Florence pensa que, si le plan réussissait, Caroline ne s'ennuierait plus. Elle s'énerverait peut-être parfois, mais on ne peut pas tout avoir.

Le samedi matin, Colette la rappela.« Je viens d'avoir grand-peur, dit-elle. Hier soir j'ai

rappelé à Max que nous devions venir te voir aujourd'hui. Sais-tu ce qu'il m'a répondu? Qu'il n'était peut-être pas très prudent pour lui de m'accompagner, l'épidémie n'ayant pris fin que depuis quelques jours!

— Et il admettrait que tu y viennes, toi? C'est un peu fort!
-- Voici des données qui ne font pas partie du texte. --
===== src/rtl/debounce_channel.sv =====
// One debounced button channel: two-flop synchronizer feeding a four-state
// acceptance FSM with a run-length counter. The clean output is a flop.
module debounce_channel
  import debounce_pkg::*;
#(
  parameter int STABLE_CYCLES = DEFAULT_STABLE_CYCLES
) (
  input  logic clk,
  input  logic reset,
  input  logic raw,
  output logic clean
);

  localparam int                CNT_W  = cnt_width(STABLE_CYCLES);
  localparam logic [CNT_W-1:0]  LIMIT  = CNT_W'(STABLE_CYCLES);
  localparam logic [CNT_W-1:0]  ONE    = CNT_W'(1);
  // A one-sample window accepts immediately; the pending states are skipped.
  localparam bit                SINGLE = (STABLE_CYCLES == 1);

  logic             sync1;
  logic             sync2;
  db_state_t        state;
  db_state_t        state_nxt;
  logic [CNT_W-1:0] cnt;
  logic [CNT_W-1:0] cnt_nxt;
  logic [CNT_W-1:0] cnt_inc;
  logic             clean_nxt;

  assign cnt_inc = cnt + ONE;

  // Synchronizer, FSM state, run counter and registered clean level.
  always_ff @(posedge clk) begin
    if (reset) begin
      sync1 <= 1'b0;
      sync2 <= 1'b0;
      state <= STABLE_LOW;
      cnt   <= '0;
      clean <= 1'b0;
    end else begin
      sync1 <= raw;
      sync2 <= sync1;
      state <= state_nxt;
      cnt   <= cnt_nxt;
      clean <= clean_nxt;
    end
  end

  // Next state: count consecutive opposite samples, fall back on any bounce.
  always_comb begin
    state_nxt = state;
    cnt_nxt   = '0;
    case (state)
      STABLE_LOW: begin
        if (sync2) begin
          if (SINGLE) begin
            state_nxt = STABLE_HIGH;
          end else begin
            state_nxt = PEND_HIGH;
            cnt_nxt   = ONE;
          end
        end
      end
      PEND_HIGH: begin
        if (!sync2) begin
          state_nxt = STABLE_LOW;
        end else if (cnt_inc == LIMIT) begin
          state_nxt = STABLE_HIGH;
        end else begin
          cnt_nxt = cnt_inc;
        end
      end
      STABLE_HIGH: begin
        if (!sync2) begin
          if (SINGLE) begin
            state_nxt = STABLE_LOW;
          end else begin
            state_nxt = PEND_LOW;
            cnt_nxt   = ONE;
          end
        end
      end
      PEND_LOW: begin
        if (sync2) begin
          state_nxt = STABLE_HIGH;
        end else if (cnt_inc == LIMIT) begin
          state_nxt = STABLE_LOW;
        end else begin
          cnt_nxt = cnt_inc;
        end
      end
      default: begin
        state_nxt = STABLE_LOW;
      end
    endcase
  end

  // Output level follows the accepted level, which pending states do not change.
  always_comb begin
    clean_nxt = (state_nxt == STABLE_HIGH) || (state_nxt == PEND_LOW);
  end

endmodule
<file path="src/rtl/i2c_init_sequencer_pkg.sv">
// Shared types for the I2C init sequencer, the byte master and the board table ROM.
package i2c_init_sequencer_pkg;

    typedef enum logic [3:0] {
        S_IDLE,
        S_FETCH,
        S_DECODE,
        S_ISSUE,
        S_WAIT,
        S_GAP,
        S_DELAY,
        S_NEXT,
        S_DONE,
        S_ERROR
    } state_t;

    localparam logic [7:0] OP_DELAY = 8'hFE;
    localparam logic [7:0] OP_END   = 8'hFF;

    typedef struct packed {
        logic [7:0] op_dev;
        logic [7:0] reg_addr;
        logic [7:0] data;
    } entry_t;

    function automatic logic is_write(input logic [7:0] op);
        return !op[7];
    endfunction

endpackage

</file>
<file path="src/rtl/i2c_init_sequencer_timer.sv">
// Loadable down-counter with a zero flag; paces both programmed delays and retry gaps.
module i2c_init_sequencer_timer #(
    parameter int unsigned W = 16
) (
    input  logic         clk,
    input  logic         rst,
    input  logic         load,
    input  logic [W-1:0] load_val,
    output logic         zero
);

    logic [W-1:0] cnt;

    always_ff @(posedge clk) begin
        if (rst) begin
            cnt <= '0;
        end else if (load) begin
            cnt <= load_val;
        end else if (cnt != '0) begin
            cnt <= cnt - 1'b1;
        end
    end

    assign zero = (cnt == '0);

endmodule

</file>
<file path="src/rtl/i2c_init_sequencer.sv">
// Walks the external register-write table through the I2C byte master after reset.
// state | meaning: IDLE wait start | FETCH rom read | DECODE branch on op | ISSUE cmd_valid
//   | WAIT xfer result | GAP retry pause | DELAY programmed wait | NEXT advance | DONE/ERROR set flag
module i2c_init_sequencer
    import i2c_init_sequencer_pkg::*;
#(
    parameter int unsigned N_ENTRIES   = 64,
    parameter int unsigned MAX_RETRY   = 3,
    parameter int unsigned DELAY_TICKS = 50000,
    parameter int unsigned RETRY_GAP   = 500,
    localparam int unsigned IW = $clog2(N_ENTRIES)
) (
    input  logic          clk,
    input  logic          rst,
    input  logic          start,
    output logic [IW-1:0] tbl_addr,
    input  logic [23:0]   tbl_data,
    output logic          cmd_valid,
    input  logic          cmd_ready,
    output logic [6:0]    cmd_dev,
    output logic [7:0]    cmd_reg,
    output logic [7:0]    cmd_data,
    input  logic          xfer_done,
    input  logic          xfer_nack,
    output logic          busy,
    output logic          init_done,
    output logic          init_err,
    output logic [IW-1:0] err_index
);

    // Timer is sized for the longest of a 255-unit delay and the retry gap.
    localparam int unsigned DELAY_MAX = 255 * DELAY_TICKS;
    localparam int unsigned TIMER_MAX = (DELAY_MAX > RETRY_GAP) ? DELAY_MAX : RETRY_GAP;
    localparam int unsigned TW        = $clog2(TIMER_MAX + 1);
    localparam int unsigned RW        = (MAX_RETRY > 0) ? $clog2(MAX_RETRY + 1) : 1;
    localparam logic [IW-1:0] LAST_IDX = IW'(N_ENTRIES - 1);

    state_t          state, state_nxt;
    entry_t          entry;
    logic [RW-1:0]   retry;
    logic            can_retry;
    logic            timer_load;
    logic [TW-1:0]   timer_val;
    logic            timer_zero;

    assign entry     = entry_t'(tbl_data);
    assign can_retry = (32'(retry) < MAX_RETRY);

    always_ff @(posedge clk) begin
        if (rst) begin
            state <= S_IDLE;
        end else begin
            state <= state_nxt;
        end
    end

    always_comb begin
        state_nxt = state;
        case (state)
            S_IDLE:   if (start) state_nxt = S_FETCH;
            S_FETCH:  state_nxt = S_DECODE;
            S_DECODE: begin
                if (is_write(entry.op_dev)) begin
                    state_nxt = S_ISSUE;
                end else if (entry.op_dev == OP_END) begin
                    state_nxt = S_DONE;
                end else if (entry.op_dev == OP_DELAY) begin
                    state_nxt = (entry.data == '0) ? S_NEXT : S_DELAY;
                end else begin
                    state_nxt = S_NEXT;
                end
            end
            S_ISSUE:  if (cmd_ready) state_nxt = S_WAIT;
            S_WAIT: begin
                if (xfer_done) begin
                    if (!xfer_nack)     state_nxt = S_NEXT;
                    else if (can_retry) state_nxt = S_GAP;
                    else                state_nxt = S_ERROR;
                end
            end
            S_GAP:    if (timer_zero) state_nxt = S_ISSUE;
            S_DELAY:  if (timer_zero) state_nxt = S_NEXT;
            S_NEXT:   state_nxt = (tbl_addr == LAST_IDX) ? S_DONE : S_FETCH;
            S_DONE:   state_nxt = S_IDLE;
            S_ERROR:  state_nxt = S_IDLE;
            default:  state_nxt = S_IDLE;
        endcase
    end

    always_comb begin
        cmd_valid  = (state == S_ISSUE);
        busy       = (state != S_IDLE);
        timer_load = 1'b0;
        timer_val  = '0;
        if (state == S_DECODE && entry.op_dev == OP_DELAY) begin
            timer_load = 1'b1;
            timer_val  = TW'(entry.data) * TW'(DELAY_TICKS);
        end else if (state == S_WAIT && xfer_done && xfer_nack && can_retry) begin
            timer_load = 1'b1;
            timer_val  = TW'(RETRY_GAP);
        end
    end

    always_ff @(posedge clk) begin
        if (rst) begin
            tbl_addr  <= '0;
            cmd_dev   <= '0;
            cmd_reg   <= '0;
            cmd_data  <= '0;
            init_done <= 1'b0;
            init_err  <= 1'b0;
            err_index <= '0;
            retry     <= '0;
        end else begin
            case (state)
                S_IDLE: begin
                    if (start) begin
                        tbl_addr  <= '0;
                        init_done <= 1'b0;
                        init_err  <= 1'b0;
                        err_index <= '0;
                        retry     <= '0;
                    end
                end
                S_DECODE: begin
                    if (is_write(entry.op_dev)) begin
                        cmd_dev  <= entry.op_dev[6:0];
                        cmd_reg  <= entry.reg_addr;
                        cmd_data <= entry.data;
                    end
                end
                S_WAIT: begin
                    if (xfer_done) begin
                        if (!xfer_nack)     retry     <= '0;
                        else if (can_retry) retry     <= retry + 1'b1;
                        else                err_index <= tbl_addr;
                    end
                end
                S_NEXT:  if (tbl_addr != LAST_IDX) tbl_addr <= tbl_addr + 1'b1;
                S_DONE:  init_done <= 1'b1;
                S_ERROR: init_err  <= 1'b1;
                default: ;
            endcase
        end
    end

    i2c_init_sequencer_timer #(
        .W(TW)
    ) u_timer (
        .clk      (clk),
        .rst      (rst),
        .load     (timer_load),
        .load_val (timer_val),
        .zero     (timer_zero)
    );

endmodule
</file>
— Tu sais bien qu'il se considère comme un être exceptionnellement fragile, tenu à plus de précautions que les autres.

— Il a vraiment besoin d'être pris en main! déclara Florence. Tu es arrivée à le décider malgré tout?

— Oui, mais non sans difficulté, tu peux me croire! Je te rappellerai à midi pour te dire si tout va bien. »

Toute la matinée, les deux amies tremblèrent. L'hôpital était calme : les soins habituels, deux opérés à surveiller, un malade timoré à réconforter. De ce côté-là, sauf urgence imprévue, rien à craindre. Mais avec Maximilien, savait-on jamais?

A midi, Florence allait descendre à la cantine quand Colette l'appela de nouveau.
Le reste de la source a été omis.